> How to complete this task: The expected response is the entire set of entries, copied exactly.

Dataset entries
********************

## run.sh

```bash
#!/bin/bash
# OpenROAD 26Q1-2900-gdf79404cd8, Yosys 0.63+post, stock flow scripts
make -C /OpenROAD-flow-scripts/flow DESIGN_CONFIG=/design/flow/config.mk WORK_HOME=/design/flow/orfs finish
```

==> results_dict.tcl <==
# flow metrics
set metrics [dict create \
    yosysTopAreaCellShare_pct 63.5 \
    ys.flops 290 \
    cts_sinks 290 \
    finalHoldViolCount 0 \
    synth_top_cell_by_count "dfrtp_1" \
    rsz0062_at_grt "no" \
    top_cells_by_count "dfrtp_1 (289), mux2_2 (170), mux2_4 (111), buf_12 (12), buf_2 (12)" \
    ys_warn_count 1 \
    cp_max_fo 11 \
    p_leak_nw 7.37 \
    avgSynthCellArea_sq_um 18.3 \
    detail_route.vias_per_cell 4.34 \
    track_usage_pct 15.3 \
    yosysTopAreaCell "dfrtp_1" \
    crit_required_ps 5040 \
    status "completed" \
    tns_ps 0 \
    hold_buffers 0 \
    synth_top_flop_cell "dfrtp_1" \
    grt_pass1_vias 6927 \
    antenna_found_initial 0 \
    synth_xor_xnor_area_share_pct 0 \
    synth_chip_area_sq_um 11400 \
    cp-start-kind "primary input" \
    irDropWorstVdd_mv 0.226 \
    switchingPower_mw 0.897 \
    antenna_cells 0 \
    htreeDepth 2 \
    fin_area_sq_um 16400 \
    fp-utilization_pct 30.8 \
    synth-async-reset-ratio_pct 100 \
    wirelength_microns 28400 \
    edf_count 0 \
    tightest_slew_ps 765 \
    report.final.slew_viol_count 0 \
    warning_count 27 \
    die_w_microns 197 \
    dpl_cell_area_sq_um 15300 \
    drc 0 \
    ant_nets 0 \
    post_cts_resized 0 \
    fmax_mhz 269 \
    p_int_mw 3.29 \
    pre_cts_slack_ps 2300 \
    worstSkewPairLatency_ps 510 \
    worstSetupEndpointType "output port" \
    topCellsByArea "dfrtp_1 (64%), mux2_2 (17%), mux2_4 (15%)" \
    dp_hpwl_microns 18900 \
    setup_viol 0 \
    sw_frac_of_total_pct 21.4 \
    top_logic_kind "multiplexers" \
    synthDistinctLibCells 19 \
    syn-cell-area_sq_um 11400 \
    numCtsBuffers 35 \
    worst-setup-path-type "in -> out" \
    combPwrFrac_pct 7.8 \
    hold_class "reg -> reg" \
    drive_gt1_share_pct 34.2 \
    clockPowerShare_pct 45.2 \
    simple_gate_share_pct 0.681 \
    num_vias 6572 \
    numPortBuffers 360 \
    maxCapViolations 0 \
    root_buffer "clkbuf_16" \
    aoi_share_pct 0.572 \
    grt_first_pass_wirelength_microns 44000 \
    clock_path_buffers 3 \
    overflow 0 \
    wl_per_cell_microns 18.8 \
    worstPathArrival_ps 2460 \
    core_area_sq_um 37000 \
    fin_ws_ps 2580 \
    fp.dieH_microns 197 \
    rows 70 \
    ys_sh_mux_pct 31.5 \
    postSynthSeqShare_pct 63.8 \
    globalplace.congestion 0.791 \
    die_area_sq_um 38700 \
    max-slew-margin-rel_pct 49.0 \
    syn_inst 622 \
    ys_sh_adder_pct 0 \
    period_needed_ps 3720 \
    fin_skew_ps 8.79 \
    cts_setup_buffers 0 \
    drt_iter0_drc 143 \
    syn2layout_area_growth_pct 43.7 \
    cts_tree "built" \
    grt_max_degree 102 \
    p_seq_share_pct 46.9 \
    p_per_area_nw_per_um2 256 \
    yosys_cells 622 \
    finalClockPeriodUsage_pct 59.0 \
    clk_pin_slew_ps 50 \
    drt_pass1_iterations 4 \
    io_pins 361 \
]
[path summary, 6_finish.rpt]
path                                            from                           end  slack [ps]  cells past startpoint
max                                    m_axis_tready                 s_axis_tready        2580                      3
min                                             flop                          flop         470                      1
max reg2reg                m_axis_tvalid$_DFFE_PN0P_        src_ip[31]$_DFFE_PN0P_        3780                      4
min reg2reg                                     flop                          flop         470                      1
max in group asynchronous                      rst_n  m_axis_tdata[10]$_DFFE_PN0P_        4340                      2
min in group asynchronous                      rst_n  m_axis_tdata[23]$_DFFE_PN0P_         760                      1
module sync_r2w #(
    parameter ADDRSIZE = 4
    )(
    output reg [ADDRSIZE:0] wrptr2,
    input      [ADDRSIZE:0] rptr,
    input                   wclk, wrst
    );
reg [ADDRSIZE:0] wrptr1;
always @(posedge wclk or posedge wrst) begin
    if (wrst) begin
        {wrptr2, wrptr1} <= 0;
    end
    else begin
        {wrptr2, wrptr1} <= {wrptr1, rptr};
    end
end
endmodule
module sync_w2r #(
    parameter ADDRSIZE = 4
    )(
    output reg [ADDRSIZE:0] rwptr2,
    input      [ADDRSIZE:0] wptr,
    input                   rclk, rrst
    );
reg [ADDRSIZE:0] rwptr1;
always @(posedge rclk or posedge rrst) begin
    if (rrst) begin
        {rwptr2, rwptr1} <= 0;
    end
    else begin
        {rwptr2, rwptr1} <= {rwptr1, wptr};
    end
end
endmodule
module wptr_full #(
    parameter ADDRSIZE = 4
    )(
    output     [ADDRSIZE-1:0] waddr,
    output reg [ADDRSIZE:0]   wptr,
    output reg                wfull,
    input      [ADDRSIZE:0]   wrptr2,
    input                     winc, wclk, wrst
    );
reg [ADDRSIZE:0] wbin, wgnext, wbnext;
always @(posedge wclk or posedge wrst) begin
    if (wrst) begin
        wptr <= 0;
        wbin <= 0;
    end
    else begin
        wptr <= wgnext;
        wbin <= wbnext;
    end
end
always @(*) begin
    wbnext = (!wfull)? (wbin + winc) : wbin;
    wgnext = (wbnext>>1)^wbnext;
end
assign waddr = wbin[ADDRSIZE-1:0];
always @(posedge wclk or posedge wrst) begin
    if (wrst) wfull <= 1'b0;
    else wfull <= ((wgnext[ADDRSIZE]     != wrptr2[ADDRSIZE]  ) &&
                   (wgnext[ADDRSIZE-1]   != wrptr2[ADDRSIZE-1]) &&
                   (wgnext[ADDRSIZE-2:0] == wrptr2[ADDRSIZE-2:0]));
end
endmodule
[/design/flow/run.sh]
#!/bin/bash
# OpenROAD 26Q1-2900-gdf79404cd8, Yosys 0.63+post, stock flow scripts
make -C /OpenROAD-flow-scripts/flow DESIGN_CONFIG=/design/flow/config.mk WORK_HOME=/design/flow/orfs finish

********************

> Solution:
## run.sh

```bash
#!/bin/bash
# OpenROAD 26Q1-2900-gdf79404cd8, Yosys 0.63+post, stock flow scripts
make -C /OpenROAD-flow-scripts/flow DESIGN_CONFIG=/design/flow/config.mk WORK_HOME=/design/flow/orfs finish
```

==> results_dict.tcl <==
# flow metrics
set metrics [dict create \
    yosysTopAreaCellShare_pct 63.5 \
    ys.flops 290 \
    cts_sinks 290 \
    finalHoldViolCount 0 \
    synth_top_cell_by_count "dfrtp_1" \
    rsz0062_at_grt "no" \
    top_cells_by_count "dfrtp_1 (289), mux2_2 (170), mux2_4 (111), buf_12 (12), buf_2 (12)" \
    ys_warn_count 1 \
    cp_max_fo 11 \
    p_leak_nw 7.37 \
    avgSynthCellArea_sq_um 18.3 \
    detail_route.vias_per_cell 4.34 \
    track_usage_pct 15.3 \
    yosysTopAreaCell "dfrtp_1" \
    crit_required_ps 5040 \
    status "completed" \
    tns_ps 0 \
    hold_buffers 0 \
    synth_top_flop_cell "dfrtp_1" \
    grt_pass1_vias 6927 \
    antenna_found_initial 0 \
    synth_xor_xnor_area_share_pct 0 \
    synth_chip_area_sq_um 11400 \
    cp-start-kind "primary input" \
    irDropWorstVdd_mv 0.226 \
    switchingPower_mw 0.897 \
    antenna_cells 0 \
    htreeDepth 2 \
    fin_area_sq_um 16400 \
    fp-utilization_pct 30.8 \
    synth-async-reset-ratio_pct 100 \
    wirelength_microns 28400 \
    edf_count 0 \
    tightest_slew_ps 765 \
    report.final.slew_viol_count 0 \
    warning_count 27 \
    die_w_microns 197 \
    dpl_cell_area_sq_um 15300 \
    drc 0 \
    ant_nets 0 \
    post_cts_resized 0 \
    fmax_mhz 269 \
    p_int_mw 3.29 \
    pre_cts_slack_ps 2300 \
    worstSkewPairLatency_ps 510 \
    worstSetupEndpointType "output port" \
    topCellsByArea "dfrtp_1 (64%), mux2_2 (17%), mux2_4 (15%)" \
    dp_hpwl_microns 18900 \
    setup_viol 0 \
    sw_frac_of_total_pct 21.4 \
    top_logic_kind "multiplexers" \
    synthDistinctLibCells 19 \
    syn-cell-area_sq_um 11400 \
    numCtsBuffers 35 \
    worst-setup-path-type "in -> out" \
    combPwrFrac_pct 7.8 \
    hold_class "reg -> reg" \
    drive_gt1_share_pct 34.2 \
    clockPowerShare_pct 45.2 \
    simple_gate_share_pct 0.681 \
    num_vias 6572 \
    numPortBuffers 360 \
    maxCapViolations 0 \
    root_buffer "clkbuf_16" \
    aoi_share_pct 0.572 \
    grt_first_pass_wirelength_microns 44000 \
    clock_path_buffers 3 \
    overflow 0 \
    wl_per_cell_microns 18.8 \
    worstPathArrival_ps 2460 \
    core_area_sq_um 37000 \
    fin_ws_ps 2580 \
    fp.dieH_microns 197 \
    rows 70 \
    ys_sh_mux_pct 31.5 \
    postSynthSeqShare_pct 63.8 \
    globalplace.congestion 0.791 \
    die_area_sq_um 38700 \
    max-slew-margin-rel_pct 49.0 \
    syn_inst 622 \
    ys_sh_adder_pct 0 \
    period_needed_ps 3720 \
    fin_skew_ps 8.79 \
    cts_setup_buffers 0 \
    drt_iter0_drc 143 \
    syn2layout_area_growth_pct 43.7 \
    cts_tree "built" \
    grt_max_degree 102 \
    p_seq_share_pct 46.9 \
    p_per_area_nw_per_um2 256 \
    yosys_cells 622 \
    finalClockPeriodUsage_pct 59.0 \
    clk_pin_slew_ps 50 \
    drt_pass1_iterations 4 \
    io_pins 361 \
]
[path summary, 6_finish.rpt]
path                                            from                           end  slack [ps]  cells past startpoint
max                                    m_axis_tready                 s_axis_tready        2580                      3
min                                             flop                          flop         470                      1
max reg2reg                m_axis_tvalid$_DFFE_PN0P_        src_ip[31]$_DFFE_PN0P_        3780                      4
min reg2reg                                     flop                          flop         470                      1
max in group asynchronous                      rst_n  m_axis_tdata[10]$_DFFE_PN0P_        4340                      2
min in group asynchronous                      rst_n  m_axis_tdata[23]$_DFFE_PN0P_         760                      1
module sync_r2w #(
    parameter ADDRSIZE = 4
    )(
    output reg [ADDRSIZE:0] wrptr2,
    input      [ADDRSIZE:0] rptr,
    input                   wclk, wrst
    );
reg [ADDRSIZE:0] wrptr1;
always @(posedge wclk or posedge wrst) begin
    if (wrst) begin
        {wrptr2, wrptr1} <= 0;
    end
    else begin
        {wrptr2, wrptr1} <= {wrptr1, rptr};
    end
end
endmodule
module sync_w2r #(
    parameter ADDRSIZE = 4
    )(
    output reg [ADDRSIZE:0] rwptr2,
    input      [ADDRSIZE:0] wptr,
    input                   rclk, rrst
    );
reg [ADDRSIZE:0] rwptr1;
always @(posedge rclk or posedge rrst) begin
    if (rrst) begin
        {rwptr2, rwptr1} <= 0;
    end
    else begin
        {rwptr2, rwptr1} <= {rwptr1, wptr};
    end
end
endmodule
module wptr_full #(
    parameter ADDRSIZE = 4
    )(
    output     [ADDRSIZE-1:0] waddr,
    output reg [ADDRSIZE:0]   wptr,
    output reg                wfull,
    input      [ADDRSIZE:0]   wrptr2,
    input                     winc, wclk, wrst
    );
reg [ADDRSIZE:0] wbin, wgnext, wbnext;
always @(posedge wclk or posedge wrst) begin
    if (wrst) begin
        wptr <= 0;
        wbin <= 0;
    end
    else begin
        wptr <= wgnext;
        wbin <= wbnext;
    end
end
always @(*) begin
    wbnext = (!wfull)? (wbin + winc) : wbin;
    wgnext = (wbnext>>1)^wbnext;
end
assign waddr = wbin[ADDRSIZE-1:0];
always @(posedge wclk or posedge wrst) begin
    if (wrst) wfull <= 1'b0;
    else wfull <= ((wgnext[ADDRSIZE]     != wrptr2[ADDRSIZE]  ) &&
                   (wgnext[ADDRSIZE-1]   != wrptr2[ADDRSIZE-1]) &&
                   (wgnext[ADDRSIZE-2:0] == wrptr2[ADDRSIZE-2:0]));
end
endmodule
[/design/flow/run.sh]
#!/bin/bash
# OpenROAD 26Q1-2900-gdf79404cd8, Yosys 0.63+post, stock flow scripts
make -C /OpenROAD-flow-scripts/flow DESIGN_CONFIG=/design/flow/config.mk WORK_HOME=/design/flow/orfs finish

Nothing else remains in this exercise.